Association Study between the CD157/BST1 Gene and Autism Spectrum Disorders in a Japanese Population

• Main Authors: Shigeru Yokoyama, Naila Al Mahmuda, Toshio Munesue, Kenshi Hayashi, Kunimasa Yagi, Masakazu Yamagishi, Haruhiro Higashida
• Format: Article
• Language: English
• Published: MDPI AG 2015-05-01
• Series: Brain Sciences
• Subjects: autism spectrum disorder; BST-1; CD157; single-nucleotide polymorphism
• Online Access: http://www.mdpi.com/2076-3425/5/2/188

CD157, also referred to as bone marrow stromal cell antigen-1 (BST-1), is a glycosylphosphatidylinositol-anchored molecule that promotes pre-B-cell growth.
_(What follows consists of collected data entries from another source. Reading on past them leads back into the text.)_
--- src/rtl/spi_master_pkg.sv ---
// Shared types and constants for the mode-0 SPI master: FSM state encoding
// and the position of the read/write select bit in the command word.
package spi_master_pkg;

    typedef enum logic [1:0] {
        IDLE = 2'd0,
        XFER = 2'd1,
        DONE = 2'd2
    } state_t;

    localparam int RW_BIT_POS_DEFAULT = 8;

    // Read/write select sits in the top bit of the command word.
    function automatic int rw_bit_pos(input int width);
        return width - 1;
    endfunction

endpackage

--- src/rtl/spi_master.sv ---
// Mode-0 SPI master: one command word per frame, SCK at half the system clock,
// MSB-first shifting, one-cycle done pulse per write or read frame.
module spi_master
    import spi_master_pkg::*;
#(
    parameter int         WIDTH = 9,
    parameter logic [3:0] DEPTH = 4'd8
) (
    input  logic             I_clk,
    input  logic             I_rst,
    input  logic             I_en,
    input  logic [WIDTH-1:0] I_data_in,
    input  logic             I_spi_miso,
    output logic [7:0]       O_data_out,
    output logic             O_tx_done,
    output logic             O_rx_done,
    output logic             O_spi_sck,
    output logic             O_spi_cs,
    output logic             O_spi_mosi
);

    localparam int         RW_POS   = rw_bit_pos(WIDTH);
    localparam logic [3:0] CNT_LAST = 4'((2 * int'(DEPTH)) - 1);

    state_t           r_state,    w_state_nxt;
    logic [3:0]       r_cnt,      w_cnt_nxt;
    logic [WIDTH-1:0] r_cmd,      w_cmd_nxt;
    logic [7:0]       r_shift,    w_shift_nxt;
    logic [7:0]       r_data_out, w_data_out_nxt;
    logic             r_tx_done,  w_tx_done_nxt;
    logic             r_rx_done,  w_rx_done_nxt;
    logic             r_sck,      w_sck_nxt;
    logic             r_cs,       w_cs_nxt;
    logic             r_mosi,     w_mosi_nxt;
    logic             w_rd;
    logic [3:0]       w_bit_idx;

    assign w_rd = r_cmd[RW_POS];
    // Leaving odd cnt c, the next bit to present is DEPTH-1-(c+1)/2.
    assign w_bit_idx = DEPTH - 4'd2 - {1'b0, r_cnt[3:1]};

    // Next-state and next-output logic; outputs are computed here and registered below.
    always_comb begin
        w_state_nxt    = r_state;
        w_cnt_nxt      = r_cnt;
        w_cmd_nxt      = r_cmd;
        w_shift_nxt    = r_shift;
        w_data_out_nxt = r_data_out;
        w_tx_done_nxt  = 1'b0;
        w_rx_done_nxt  = 1'b0;
        w_sck_nxt      = 1'b0;
        w_cs_nxt       = 1'b1;
        w_mosi_nxt     = 1'b0;
        case (r_state)
            IDLE: begin
                if (I_en) begin
                    w_state_nxt = XFER;
                    w_cnt_nxt   = 4'd0;
                    w_cmd_nxt   = I_data_in;
                    w_shift_nxt = 8'd0;
                    w_cs_nxt    = 1'b0;
                    w_mosi_nxt  = I_data_in[RW_POS] ? 1'b0 : I_data_in[DEPTH - 4'd1];
                end else begin
                    w_state_nxt = IDLE;
                end
            end
            XFER: begin
                if (r_cnt == CNT_LAST) begin
                    w_state_nxt = DONE;
                    w_cnt_nxt   = 4'd0;
                    if (w_rd) begin
                        w_rx_done_nxt  = 1'b1;
                        w_data_out_nxt = {r_shift[6:0], I_spi_miso};
                    end else begin
                        w_tx_done_nxt = 1'b1;
                    end
                end else if (r_cnt[0]) begin
                    w_cnt_nxt = r_cnt + 4'd1;
                    w_cs_nxt  = 1'b0;
                    if (w_rd) begin
                        w_shift_nxt = {r_shift[6:0], I_spi_miso};
                        w_mosi_nxt  = 1'b0;
                    end else begin
                        w_mosi_nxt  = r_cmd[w_bit_idx];
                    end
                end else begin
                    w_cnt_nxt  = r_cnt + 4'd1;
                    w_cs_nxt   = 1'b0;
                    w_sck_nxt  = 1'b1;
                    w_mosi_nxt = r_mosi;
                end
            end
            DONE: begin
                w_state_nxt = IDLE;
                w_cnt_nxt   = 4'd0;
            end
            default: begin
                w_state_nxt = IDLE;
                w_cnt_nxt   = 4'd0;
            end
        endcase
    end

    // State, counter, datapath and output registers with synchronous reset.
    always_ff @(posedge I_clk) begin
        if (I_rst) begin
            r_state    <= IDLE;
            r_cnt      <= 4'd0;
            r_cmd      <= '0;
            r_shift    <= 8'd0;
            r_data_out <= 8'd0;
            r_tx_done  <= 1'b0;
            r_rx_done  <= 1'b0;
            r_sck      <= 1'b0;
            r_cs       <= 1'b1;
            r_mosi     <= 1'b0;
        end else begin
            r_state    <= w_state_nxt;
            r_cnt      <= w_cnt_nxt;
            r_cmd      <= w_cmd_nxt;
            r_shift    <= w_shift_nxt;
            r_data_out <= w_data_out_nxt;
            r_tx_done  <= w_tx_done_nxt;
            r_rx_done  <= w_rx_done_nxt;
            r_sck      <= w_sck_nxt;
            r_cs       <= w_cs_nxt;
            r_mosi     <= w_mosi_nxt;
        end
    end

    assign O_data_out = r_data_out;
    assign O_tx_done  = r_tx_done;
    assign O_rx_done  = r_rx_done;
    assign O_spi_sck  = r_sck;
    assign O_spi_cs   = r_cs;
    assign O_spi_mosi = r_mosi;

endmodule

--- config.mk ---
export PLATFORM = sky130hd
export DESIGN_NAME = spi_master
export DESIGN_NICKNAME = d
export VERILOG_FILES = /design/src/rtl/spi_master_pkg.sv /design/src/rtl/spi_master.sv
export SDC_FILE = /design/constraint.sdc
export NUM_CORES = 1
export LEC_CHECK = 0
export CAP_MARGIN = 15
export CORE_MARGIN = 2
export CORE_UTILIZATION = 50
export DETAILED_ROUTE_END_ITERATION = 16
export DONT_BUFFER_PORTS = 1
export PLACE_DENSITY = 0.65
export SLEW_MARGIN = 20
export SYNTH_ARGS = -nofsm -noshare
export SYNTH_HDL_FRONTEND = slang
export SYNTH_SLANG_ARGS = --single-unit
--- constraint.sdc ---
create_clock -name I_clk -period 1.8 [get_ports I_clk]
set_clock_uncertainty 0.15 [all_clocks]
set_input_delay 0.27 -clock I_clk [delete_from_list [all_inputs] [get_ports I_clk]]
set_output_delay 0.27 -clock I_clk [all_outputs]
set_load 0.1 [all_outputs]
# == After elaboration in Yosys (flattened, before gate mapping) ==
# Cells that the tools add are included.
# totals
latchBits,0
elab_cells,55
ram_bits,0
regBits,35
mem_bits_ro,0
mem_count,0
# op_classes
n_bitwise,2
n_mux,25
shift,0
eq_ne,8
n_div,0
add_sub_neg,2
mul,0
n_lt_le_gt_ge,1
n_reduce_logical,7
# ops
op,count
2-to-1 mux 7 bit,4
one-hot mux 7 bit (2 select lines),1
2-to-1 mux 1 bit,12
!= test 2 bit (second input constant),5
2-to-1 mux 4 bit,2
one-hot mux 4 bit (2 select lines),1
OR reduction 3 bit,2
less-than comparator 4 x 5 -> 1 bit (second input constant),1
AND reduction 5 bit,1
adder 4 x 1 -> 4 bit (second input constant),1
binary-select mux 1 bit (select 4 bit),1
equality test 4 bit (second input constant),1
one-hot mux 1 bit (2 select lines),2
one-hot mux 2 bit (2 select lines),1
subtractor 3 x 3 -> 4 bit (first input constant),1
!= test 3 bit (second input constant),1
AND reduction 3 bit,1
equality test 2 x 1 -> 1 bit (second input constant),1
logical NOT 2 bit,1
2-to-1 mux 2 bit,1
inverter 1 bit,2
AND reduction 2 bit,1
nonzero test 2 bit,1

# == Depth between registers and ports, before layout ==
# Gate-level depths: netlist of run 1.
# depth
depth_word,7
depth_mapped,6
depth_no_buf,5

# == Least setup slack after synthesis of run 1 ==
# Ideal clock, no wire load.
# synth_path
path_type,reg-to-reg
start,reg r_cnt[1]
end,reg r_data_out[3] (netlist: O_data_out[3])
period_less_slack_ns,1.765
arrival_ns,1.488
required_ns,1.522
stages_incl_launch_ff,7
slack_ns,0.035
path_cell_list,dfxtp_1 -> ha_1 -> nand4_1 -> nor3b_1 -> buf_4 -> mux2i_1 -> nor2_1
# synth_via
elab_chain_len,2
# synth_rtl
element,line,rtl
start: declaration,spi_master.sv:26,"logic [3:0] r_cnt, w_cnt_nxt;"
start signal: assignment,spi_master.sv:119,r_cnt <= w_cnt_nxt;
equality test 4 bit,spi_master.sv:68,if (r_cnt == CNT_LAST) begin
AND reduction 3 bit (no source line),--,
end signal: assignment,spi_master.sv:122,r_data_out <= w_data_out_nxt;
end: declaration,spi_master.sv:29,"logic [7:0] r_data_out, w_data_out_nxt;"
# Every way passes these cells.
# A chain may end at the register's enable or synchronous reset.

# == Worst setup path in the final report of run 1 ==
# layout_path
start,reg r_cnt[1]
end,reg r_mosi (netlist: O_spi_mosi)
# layout_via
elab_chain_len,7
word_cells_on_any_way,9
# layout_rtl
element,line,rtl
subtractor 3 x 3 -> 4 bit,spi_master.sv:40,"assign w_bit_idx = DEPTH - 4'd2 - {1'b0, r_cnt[3:1]};"
binary-select mux 1 bit (select 4 bit),spi_master.sv:84,w_mosi_nxt = r_cmd[w_bit_idx];
2-to-1 mux 1 bit (not written as such),spi_master.sv:84,
2-to-1 mux 1 bit,spi_master.sv:80,if (w_rd) begin
2-to-1 mux 1 bit,spi_master.sv:77,end else if (r_cnt[0]) begin
2-to-1 mux 1 bit,spi_master.sv:68,
one-hot mux 1 bit (2 select lines),spi_master.sv:54,case (r_state)
end signal: assignment,spi_master.sv:127,r_mosi <= w_mosi_nxt;
end: declaration,spi_master.sv:34,"logic r_mosi, w_mosi_nxt;"
# Several ways; a longest one is shown, not always the timed one. The select of a mux whose other input is x is not followed.

==> impl_metrics.env, run 1 <==
export IMPL_fin_nets=203
export IMPL_swShare_pct=25.6
export IMPL_dpl_hpwl_um=1900
export IMPL_clk_path_buf_depth=2
export IMPL_final_cell_mix="33 x dfxtp_1, 23 x nand2_1, 21 x nor2_1, 21 x buf_4"
export IMPL_reg2reg_from="r_cnt[1]"
export IMPL_tritoncts="built"
export IMPL_drt_wl_total_um=2920
export IMPL_grt_first_pass_wirelength_um=5040
export IMPL_max_clock_freq_mhz=577
export IMPL_avgSynthCellArea_sq_um=9.25
export IMPL_cts_clk_slew_worst_paths_ns=0.10
export IMPL_slowest_stage="dfxtp_4"
export IMPL_synthCells=153
export IMPL_arrival_ns=1.82
export IMPL_place_port_buffers=0
export IMPL_yosysUniqueCellTypes=32
export IMPL_dieArea_sq_mm=0.00327
export IMPL_std_cell_rows=19
export IMPL_vias=1187
export IMPL_critPathKind="flip-flop to flip-flop"
export IMPL_r2r_end="O_spi_mosi"
export IMPL_htreeDepth=2
export IMPL_synth_nets=169
export IMPL_worstRegToRegCells=4
export IMPL_power_frac_clock_pct=29.3
export IMPL_worst_setup_path_end_kind="flip-flop"
export IMPL_drt_pass1_iter_count=4
export IMPL_yosysWarnings=0
export IMPL_route_detailed_drc=0
export IMPL_synthFlopType="dfxtp_1"
export IMPL_numCtsBuffers=5
export IMPL_p_int_mw=1.01
export IMPL_drtIter0Drc=35
export IMPL_drv_slew=0
export IMPL_ys_async_sr_fraction_pct=0
export IMPL_startpoint_type="flip-flop"
export IMPL_final_cells=219
export IMPL_cpPeakStageDelay_ns=0.38
export IMPL_drv_cap=0
export IMPL_grt_pass1_vias=1155
export IMPL_fin_crit_ns=1.73
export IMPL_antenna_left=0
export IMPL_chipHeight_um=57.2
export IMPL_layout_commonest_cell="dfxtp_1"
export IMPL_grt_usage_pct=20.0
export IMPL_fill_cells=231
export IMPL_status="complete, no violations"
export IMPL_p_sw_uw=347
export IMPL_ys_ff_latch=35
export IMPL_yosysTopAreaCell="dfxtp_1"
export IMPL_pin_count=26
export IMPL_num_antenna_cells=0
export IMPL_core_sq_mm=0.00273
export IMPL_power_frac_seq_pct=59.6
export IMPL_synth_edf_count=0
export IMPL_startpoint="r_cnt[1]"
export IMPL_required_ns=1.89
export IMPL_worst_pin_slew_ns=1.08
export IMPL_finalSetupTns_ns=0
export IMPL_place_inst=194
export IMPL_pwr_share_comb_pct=11.1
export IMPL_cp_num_cells=4
export IMPL_reg2reg_slack_ns=0.07
export IMPL_fin_crit_sh_pct=96.2
export IMPL_yosysTopAreaCellShare_pct=49.5
export IMPL_max_slew_margin_pct=27.6
export IMPL_grt_max_degree=31
export IMPL_path_buf_inv=0
export IMPL_netlist_area_sq_mm=0.00142
export IMPL_final_setup_viol_count=0
export IMPL_yosysSeqAreaShare_pct=49.5
export IMPL_report_final_hold_viol_count=0
export IMPL_start_util_pct=51.8
export IMPL_root_buffer="clkbuf_4"
export IMPL_die_w_um=57.2
export IMPL_avgViaCountPerCell=5.42
export IMPL_area_growth_pct=26.1
export IMPL_total_power_mw=1.35
export IMPL_gp_congestion=0.834
export IMPL_leakage_nw=0.715
export IMPL_final_layout_size_suffix_gt1_share_pct=19.1
export IMPL_crit_end="O_spi_mosi"
export IMPL_avgRoutedWirePerCell_um=13.4
export IMPL_dp_worst_setup_slack_ns=-0.0209
export IMPL_hp_class="input pin to flip-flop"
export IMPL_path_cells="ha_1, mux4_1, mux2_2, a32o_1"
export IMPL_yosys_top_cells_area="dfxtp_1 50%, nand2_1 6.1%, mux2i_1 5.7%, nor2_1 5.6%, a21oi_1 5.3%"
export IMPL_antenna_found_initial=0
export IMPL_gr_total_overflow=0
export IMPL_cp_max_fo=7
export IMPL_cts_sinks=35
export IMPL_power_density_mw_per_mm2=759
export IMPL_clkLatencyLatePin_ns=0.33
export IMPL_worst_path_dominant_cell_family="multiplexers"
export IMPL_setup_ws_ns=0.0680
export IMPL_ir_drop_v=0.000670
how the worst min path moves through the flow:
stage / startpoint / endpoint / depth (start not counted)
2_1_floorplan: I_data_in[0] / r_cmd[0] / 2
3_3_place_gp: I_rst / r_cmd[0] / 1
3_5_place_dp: I_rst / r_cmd[0] / 1
4_1_cts: I_data_in[7] / O_spi_mosi / 3
5_1_grt: I_data_in[7] / O_spi_mosi / 3
6_report: I_data_in[7] / O_spi_mosi / 3
final cells by class:
cell class / count / area [sq um] / area share, %
Tap cell: 31 / 38.8 / 2.17
Timing Repair Buffer: 37 / 313 / 17.5
Clock inverter: 1 / 5.00 / 0.281
Clock buffer: 7 / 45.0 / 2.52
Inverter: 4 / 15.0 / 0.842
Multi-Input combinational cell: 104 / 662 / 37.1
Sequential cell: 35 / 706 / 39.6
state kept, by name (all words and copies together), names as in the netlist:
name and flops:
r_cmd 9, O_data_out 8, r_shift 7, r_cnt 4
r_state 2, O_rx_done 1, O_spi_cs 1, O_spi_mosi 1
O_spi_sck 1, O_tx_done 1
worst register-to-register path, stage by stage, from the launching register on:
cell,delay [ns]
dfxtp_4,0.38
ha_1,0.31
mux4_1,0.27
mux2_2,0.27
a32o_1,0.25
cell usage after synthesis (2+ instances only):
master	instances
clkbuf_1	6
nor2_1	21
buf_2	2
and2_1	2
mux4_1	2
a21oi_1	15
buf_4	2
a22oi_1	7
nor3b_1	2
nor3_1	3
nand2_1	23
ha_1	3
nand2b_1	2
mux2i_1	8
dfxtp_1	35
inv_1	4
kinds of logic after synthesis:
family / share of synthesized area, %
AND/OR/NAND/NOR: 18.8
flip-flops: 49.5
AO/OA/AOI/OAI: 13.8
buffers and inverters: 4.42
multiplexers: 10.2
adder cells (fa/ha/maj): 2.65
XOR/XNOR: 0.619
timing repair:
item,4_1_cts,5_1_grt
endpoints found under the setup margin,9,13
setup buffers,0,1
endpoints found under the hold margin,35,0
cloned,0,1
resized for setup,1,5
hold buffers,15,0
pin swaps,0,2
through the flow:
stage	instance area (sq um)	hold slack [ns]	utilization, %
4_1_cts	1760	0.0809	64.3
6_report	1780	0.100	65.3
3_3_place_gp	1560	0.193	56.9
5_1_grt	1780	0.121	65.3
3_5_place_dp	1560	0.194	56.9
2_1_floorplan	1420	0.256	-
power by group through the flow:
stage | Clock [mW] | Combinational [mW] | Sequential, mW
after floorplan | 0 | 0.0703 | 0.850
after global placement | 0 | 0.108 | 0.826
after detailed placement | 0 | 0.111 | 0.826
after CTS | 0.415 | 0.147 | 0.808
after global routing | 0.446 | 0.165 | 0.811
final | 0.397 | 0.151 | 0.807
metal layers:
layer	vias up	track usage (%)	wire length, um
li1	598	-	-
met3	7	5.22	133
met5	-	0	0
met4	0	7.97	56
met1	552	23.1	1300
met2	30	35.3	1440
Note: power is estimated with default switching activity, not from simulation.
==> inputs of run 2 (changes only) <==
--- a/config.mk
+++ b/config.mk
@@ -5,6 +5,7 @@
 export SDC_FILE = /design/constraint.sdc
 export NUM_CORES = 1
 export LEC_CHECK = 0
+export ABC_CLOCK_PERIOD_IN_PS = 1800
 export CAP_MARGIN = 15
 export CORE_MARGIN = 2
 export CORE_UTILIZATION = 50
==> results of run 2 <==
No change in the layout: final DEF, timing and power equal those of run 1.
==> inputs of run 3 (changes only) <==
--- a/config.mk
+++ b/config.mk
@@ -12,6 +12,7 @@
 export DETAILED_ROUTE_END_ITERATION = 16
 export DONT_BUFFER_PORTS = 1
 export PLACE_DENSITY = 0.65
+export REMOVE_ABC_BUFFERS = 1
 export SLEW_MARGIN = 20
 export SYNTH_ARGS = -nofsm -noshare
 export SYNTH_HDL_FRONTEND = slang
==> run 3 against run 2 <==
- sequential share of layout area shrank 0.067 points
- critical path depth grew 1
- sequential cell count is the same
- final cell count shrank 0.46%
- count of clock-buffer cells in the layout shrank 2
- hold slack gained 0.063 ns
- sequential power grew 0.5%
- die area is the same
- final area grew 0.70%
- maximum frequency shrank 0.69%
- global-route usage shrank 0.49 points
- first-iteration DRC count shrank 17%
- critical path type unchanged
- critical endpoint unchanged
- largest cell class unchanged
==> impl_metrics.env, run 3 (synthesis gave the netlist of run 1 again) <==
export IMPL_status="complete, no violations"
export IMPL_ir_drop_v=0.000779
export IMPL_grt_pass1_vias=1096
export IMPL_cpPeakStageDelay_ns=0.39
export IMPL_fin_crit_ns=1.74
export IMPL_dp_worst_setup_slack_ns=-0.106
export IMPL_hold_worst_slack_ns=0.164
export IMPL_critPathKind="flip-flop to flip-flop"
export IMPL_postCtsSetupBuffers=0
export IMPL_fin_nets=202
export IMPL_cts_clk_slew_worst_paths_ns=0.10
export IMPL_multi_input_area_sq_um=669
export IMPL_largest_register_ffs=9
export IMPL_clkLatencyLatePin_ns=0.35
export IMPL_antenna_found_initial=0
export IMPL_chipHeight_um=57.2
export IMPL_root_buffer="clkbuf_4"
export IMPL_htreeDepth=2
export IMPL_top_register="r_cmd"
export IMPL_path_cells="buf_4, ha_1, xnor2_1, mux2_2, a32o_1"
export IMPL_final_setup_viol_count=0
export IMPL_utilization_pct=65.7
export IMPL_final_area_sq_mm=0.00180
export IMPL_gr_total_overflow=0
export IMPL_layout_commonest_cell="dfxtp_1"
export IMPL_hp_class="input pin to flip-flop"
export IMPL_dieArea_sq_mm=0.00327
export IMPL_dpl_instance_area_sq_mm=0.00156
export IMPL_final_cell_mix="30 x dfxtp_1, 23 x nand2_1, 21 x nor2_1, 20 x buf_4, 15 x a21oi_1"
export IMPL_dpl_hpwl_um=1940
export IMPL_area_growth_pct=27.0
export IMPL_clk_path_buf_depth=2
export IMPL_final_layout_size_suffix_gt1_share_pct=21.9
export IMPL_cp_max_fo=6
export IMPL_max_clock_freq_mhz=573
export IMPL_worst_pin_slew_ns=0.599
export IMPL_required_ns=1.89
export IMPL_num_antenna_cells=0
export IMPL_place_port_buffers=0
export IMPL_slowest_stage="dfxtp_4"
export IMPL_grt_max_degree=31
export IMPL_grt_usage_pct=19.6
export IMPL_std_cell_rows=19
export IMPL_gp_congestion=0.839
export IMPL_fin_crit_sh_pct=96.9
export IMPL_leakage_nw=0.707
export IMPL_start_util_pct=51.8
export IMPL_setup_ws_ns=0.0559
export IMPL_max_slew_margin_pct=59.9
export IMPL_startpoint_type="flip-flop"
export IMPL_worst_setup_path_end_kind="flip-flop"
export IMPL_numCtsBuffers=5
export IMPL_report_final_hold_viol_count=0
export IMPL_vias=1187
export IMPL_cts_sinks=35
export IMPL_drv_slew=0
export IMPL_drtIter0Drc=29
export IMPL_antenna_left=0
export IMPL_power_density_mw_per_mm2=767
export IMPL_avgViaCountPerCell=5.44
export IMPL_regArea_sq_um=709
export IMPL_drt_pass1_iter_count=4
export IMPL_fill_cells=227
export IMPL_arrival_ns=1.84
export IMPL_tritoncts="built"
export IMPL_die_w_um=57.2
export IMPL_grt_first_pass_wirelength_um=4830
export IMPL_core_sq_mm=0.00273
export IMPL_pin_count=26
export IMPL_drt_wl_total_um=3000
export IMPL_total_power_mw=1.38
export IMPL_drv_cap=0
export IMPL_route_detailed_drc=0
export IMPL_avgRoutedWirePerCell_um=13.8
-- run 3: cell types whose count changed in the layout (fill, tap and decap cells not counted), sizes merged --
cell | previous run | this run
dlygate4sd3 | 15 | 14
clkinvlp | 0 | 2
clkbuf | 7 | 5
-- run 3: repair_timing --
item | CTS | global route
hold endpoints to repair | 35 | 0
gates cloned | 0 | 1
pin swaps | 0 | 2
endpoints found under the setup margin | 9 | 9
gates resized for setup | 2 | 9
hold buffers | 15 | 0
-- run 3: critical path, delay by kind of cell (launching register included) --
kind | cells | cell delay (ns)
AO/OA/AOI/OAI | 1 | 0.26
XOR/XNOR | 1 | 0.16
adder cells (fa/ha/maj) | 1 | 0.20
buffers and inverters | 1 | 0.14
flip-flops | 1 | 0.39
multiplexers | 1 | 0.36
-- run 3: layout make-up --
cell class              instances  area share (%)
clock buffers                   5            2.09
clock inverters                 3            1.11
inverters                       4           0.836
multi-input cells             104            37.3
flip-flops and latches         35            39.5
well taps                      31            2.16
repair buffers                 36            17.1
-- run 3: per-stage QoR --
stage | TNS [ns] | std cells
3_5_place_dp | -0.737 | 194
2_1_floorplan | -5.53 | 143
6_report | 0 | 218
3_3_place_gp | 0 | 194
5_1_grt | -0.0414 | 218
4_1_cts | 0 | 217
-- run 3: worst paths after layout --
check	start	endpoint	slack (ns)	cells after the start
max	r_cnt[1]	O_spi_mosi	0.06	5
min	I_data_in[7]	O_spi_mosi	0.16	3
max reg2reg	r_cnt[1]	O_spi_mosi	0.06	5
min reg2reg	r_cmd[3]	r_cmd[3]	0.31	2
-- run 3: power by group --
part / internal, mW / switching, mW
Combinational: 0.0579 / 0.0859
Sequential: 0.794 / 0.0165
Clock: 0.149 / 0.274
Total: 1.00 / 0.376
-- run 3: metal layers --
layer | up-vias | wire length, um | global-route usage, %
met5 | - | 0 | 0
met4 | 0 | 72 | 7.64
met3 | 10 | 161 | 7.94
met2 | 33 | 1510 | 34.2
met1 | 550 | 1260 | 21.1
li1 | 594 | - | -
==> variant 1, RTL diff (settings of run 3) <==
Change the parameter `WIDTH` from 9 to 11.
--- a/src/rtl/spi_master.sv
+++ b/src/rtl/spi_master.sv
@@ -4,5 +4,5 @@
     import spi_master_pkg::*;
 #(
-    parameter int         WIDTH = 9,
+    parameter int         WIDTH = 11,
     parameter logic [3:0] DEPTH = 4'd8
 ) (
Ports: changed (resized I_data_in); port bits go from 26 to 28. No check against the original RTL was run, so the function may have changed too.
==> variant 1 against run 3 <==
- routed wire length decreased by 5.7%
- sequential cell count is 1 higher
- power rose by 6.0%
- sequential share of layout area fell by 1.1 points
- clock power up 6.1%
- synthesized area grew 7.6%
- hold slack got worse by 0.12 ns
- sequential power increased by 3.1%
- setup slack improved by 0.080 ns
- maximum frequency rose by 4.8%
- critical path depth did not move
- design area grew 4.8%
Previous studies have reported associations between single-nucleotide polymorphisms (SNPs) of the CD157/BST1 gene with Parkinson’s disease. In an attempt to determine whether SNPs or haplotypes in the CD157/BST1 are associated with other brain disorders, we performed a case-control study including 147 autism spectrum disorder (ASD) patients at Kanazawa University Hospital in Japan and 150 unselected Japanese volunteers by the sequence-specific primer-polymerase chain reaction method combined with fluorescence correlation spectroscopy. Of 93 SNPs examined, two SNPs showed significantly higher allele frequencies in cases with ASDs than in unaffected controls (rs4301112, OR = 6.4, 95% CI = 1.9 to 22, p = 0.0007; and rs28532698, OR = 6.2, 95% CI = 1.8 to 21, p = 0.0012; Fisher’s exact test; p < 0.002 was considered significant after multiple testing correction). In addition, CT genotype in rs10001565 was more frequently observed in the ASD group than in the control group (OR = 15, 95% CI = 2.0 to 117, p = 0.0007; Fisher’s exact test). The present data indicate that genetic variation of the CD157/BST1 gene might confer susceptibility to ASDs.